**Data excerpts**.
===== src/fpga_wrapper_pkg.sv =====
// Shared payload and status types; NIBBLES_PER_WORD must match the width of trng_word_t
package fpga_wrapper_pkg;

    // One debug character from the core's generic output register
    typedef logic [7:0] log_char_t;

    // Host-written entropy word and the nibble handed to the core
    typedef logic [31:0] trng_word_t;
    typedef logic [3:0]  trng_nibble_t;

    // Reload value of the entropy request throttle
    typedef logic [31:0] divisor_t;

    localparam int NIBBLES_PER_WORD = $bits(trng_word_t) / $bits(trng_nibble_t);

    // Flags of both side paths plus the free-running cycle counter
    typedef struct packed {
        logic        log_empty;
        logic        log_full;
        logic        itrng_empty;
        logic        itrng_full;
        logic [31:0] cycle_count;
    } wrapper_status_t;

endpackage
$ cat src/common/panel_cfg.svh
/* Panel geometry for the fill subsystem. Width and height must each stay below 256,
   and BYTES_PER_PIXEL must fit the 2-bit pixel select */
`ifndef PANEL_CFG_SVH
`define PANEL_CFG_SVH

// **********************************************************************
// Panel size in pixels
// **********************************************************************
`define PANEL_WIDTH 16
`define PANEL_HEIGHT 8

// **********************************************************************
// Colour depth, one byte per channel
// **********************************************************************
`define BYTES_PER_PIXEL 3

`endif

$ cat src/common/panel_pkg.sv
/* Pixel geometry and frame-buffer write types. Row and column are 8 bits wide
   so that command arguments can point past the panel and get clipped */
`include "panel_cfg.svh"

package panel_pkg;

    typedef logic [7:0] column_t;
    typedef logic [7:0] row_t;
    typedef logic [1:0] pixel_sel_t;

    // Byte 0 is the first colour byte on the stream and lands at pixel select 0
    typedef logic [`BYTES_PER_PIXEL-1:0][7:0] color_t;

    typedef struct packed {
        row_t       row;
        column_t    column;
        pixel_sel_t sel;
    } pixel_addr_t;

    typedef struct packed {
        pixel_addr_t addr;
        logic [7:0]  data;
        logic        write_en;
    } fb_write_t;

endpackage

$ cat src/common/cmd_pkg.sv
/* Drawing command opcodes and argument layouts. Width and height are not
   limited to the panel, the area filler clips them */

package cmd_pkg;

    // **********************************************************************
    // Opcodes, the first byte of every command
    // **********************************************************************
    typedef enum logic [7:0] {
        OP_FILL_PANEL = 8'h01,
        OP_FILL_RECT  = 8'h02
    } opcode_t;

    // **********************************************************************
    // Rectangle arguments, sent on the stream as x, y, width, height
    // **********************************************************************
    typedef struct packed {
        panel_pkg::column_t x;
        panel_pkg::row_t    y;
        logic [7:0]         width;
        logic [7:0]         height;
    } rect_t;

endpackage
**config.mk**
```make
export PLATFORM = sky130hd
export DESIGN_NAME = rvv_lite_backend
export DESIGN_NICKNAME = d
export VERILOG_FILES = /design/src/hw/rvv_lite_inst_pkg.sv /design/src/hw/rvv_lite_rob_pkg.sv /design/src/hw/rvv_lite_fifo.sv /design/src/hw/rvv_lite_decode.sv /design/src/hw/rvv_lite_alu.sv /design/src/hw/rvv_lite_rob.sv /design/src/hw/rvv_lite_vrf.sv /design/src/hw/rvv_lite_backend.sv
export VERILOG_INCLUDE_DIRS = /design/src /design/src/hw
export SDC_FILE = /design/constraint.sdc
export NUM_CORES = 2
export LEC_CHECK = 0
export ABC_CLOCK_PERIOD_IN_PS = 5110
export BUFFER_PORTS_ARGS = -buffer_cell sky130_fd_sc_hd__buf_4
export CAP_MARGIN = 10
export CORE_ASPECT_RATIO = 1.5
export CORE_MARGIN = 2
export CORE_UTILIZATION = 63
export CTS_CLUSTER_DIAMETER = 40
export DETAILED_ROUTE_END_ITERATION = 10
export PLACE_DENSITY_LB_ADDON = 0.08
export SYNTH_ARGS = -nofsm -noshare
export SYNTH_HDL_FRONTEND = slang
export SYNTH_SLANG_ARGS = --single-unit
```
**constraint.sdc**
```tcl
create_clock -name clk -period 5.11 [get_ports clk]
set_input_delay 1.022 -clock clk [delete_from_list [all_inputs] [get_ports clk]]
set_output_delay 1.022 -clock clk [all_outputs]
set_load 0.05 [all_outputs]
```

**What to work on**. Retype all of the records above, keeping them identical.

**Result**.
===== src/fpga_wrapper_pkg.sv =====
// Shared payload and status types; NIBBLES_PER_WORD must match the width of trng_word_t
package fpga_wrapper_pkg;

    // One debug character from the core's generic output register
    typedef logic [7:0] log_char_t;

    // Host-written entropy word and the nibble handed to the core
    typedef logic [31:0] trng_word_t;
    typedef logic [3:0]  trng_nibble_t;

    // Reload value of the entropy request throttle
    typedef logic [31:0] divisor_t;

    localparam int NIBBLES_PER_WORD = $bits(trng_word_t) / $bits(trng_nibble_t);

    // Flags of both side paths plus the free-running cycle counter
    typedef struct packed {
        logic        log_empty;
        logic        log_full;
        logic        itrng_empty;
        logic        itrng_full;
        logic [31:0] cycle_count;
    } wrapper_status_t;

endpackage
$ cat src/common/panel_cfg.svh
/* Panel geometry for the fill subsystem. Width and height must each stay below 256,
   and BYTES_PER_PIXEL must fit the 2-bit pixel select */
`ifndef PANEL_CFG_SVH
`define PANEL_CFG_SVH

// **********************************************************************
// Panel size in pixels
// **********************************************************************
`define PANEL_WIDTH 16
`define PANEL_HEIGHT 8

// **********************************************************************
// Colour depth, one byte per channel
// **********************************************************************
`define BYTES_PER_PIXEL 3

`endif

$ cat src/common/panel_pkg.sv
/* Pixel geometry and frame-buffer write types. Row and column are 8 bits wide
   so that command arguments can point past the panel and get clipped */
`include "panel_cfg.svh"

package panel_pkg;

    typedef logic [7:0] column_t;
    typedef logic [7:0] row_t;
    typedef logic [1:0] pixel_sel_t;

    // Byte 0 is the first colour byte on the stream and lands at pixel select 0
    typedef logic [`BYTES_PER_PIXEL-1:0][7:0] color_t;

    typedef struct packed {
        row_t       row;
        column_t    column;
        pixel_sel_t sel;
    } pixel_addr_t;

    typedef struct packed {
        pixel_addr_t addr;
        logic [7:0]  data;
        logic        write_en;
    } fb_write_t;

endpackage

$ cat src/common/cmd_pkg.sv
/* Drawing command opcodes and argument layouts. Width and height are not
   limited to the panel, the area filler clips them */

package cmd_pkg;

    // **********************************************************************
    // Opcodes, the first byte of every command
    // **********************************************************************
    typedef enum logic [7:0] {
        OP_FILL_PANEL = 8'h01,
        OP_FILL_RECT  = 8'h02
    } opcode_t;

    // **********************************************************************
    // Rectangle arguments, sent on the stream as x, y, width, height
    // **********************************************************************
    typedef struct packed {
        panel_pkg::column_t x;
        panel_pkg::row_t    y;
        logic [7:0]         width;
        logic [7:0]         height;
    } rect_t;

endpackage
**config.mk**
```make
export PLATFORM = sky130hd
export DESIGN_NAME = rvv_lite_backend
export DESIGN_NICKNAME = d
export VERILOG_FILES = /design/src/hw/rvv_lite_inst_pkg.sv /design/src/hw/rvv_lite_rob_pkg.sv /design/src/hw/rvv_lite_fifo.sv /design/src/hw/rvv_lite_decode.sv /design/src/hw/rvv_lite_alu.sv /design/src/hw/rvv_lite_rob.sv /design/src/hw/rvv_lite_vrf.sv /design/src/hw/rvv_lite_backend.sv
export VERILOG_INCLUDE_DIRS = /design/src /design/src/hw
export SDC_FILE = /design/constraint.sdc
export NUM_CORES = 2
export LEC_CHECK = 0
export ABC_CLOCK_PERIOD_IN_PS = 5110
export BUFFER_PORTS_ARGS = -buffer_cell sky130_fd_sc_hd__buf_4
export CAP_MARGIN = 10
export CORE_ASPECT_RATIO = 1.5
export CORE_MARGIN = 2
export CORE_UTILIZATION = 63
export CTS_CLUSTER_DIAMETER = 40
export DETAILED_ROUTE_END_ITERATION = 10
export PLACE_DENSITY_LB_ADDON = 0.08
export SYNTH_ARGS = -nofsm -noshare
export SYNTH_HDL_FRONTEND = slang
export SYNTH_SLANG_ARGS = --single-unit
```
**constraint.sdc**
```tcl
create_clock -name clk -period 5.11 [get_ports clk]
set_input_delay 1.022 -clock clk [delete_from_list [all_inputs] [get_ports clk]]
set_output_delay 1.022 -clock clk [all_outputs]
set_load 0.05 [all_outputs]
```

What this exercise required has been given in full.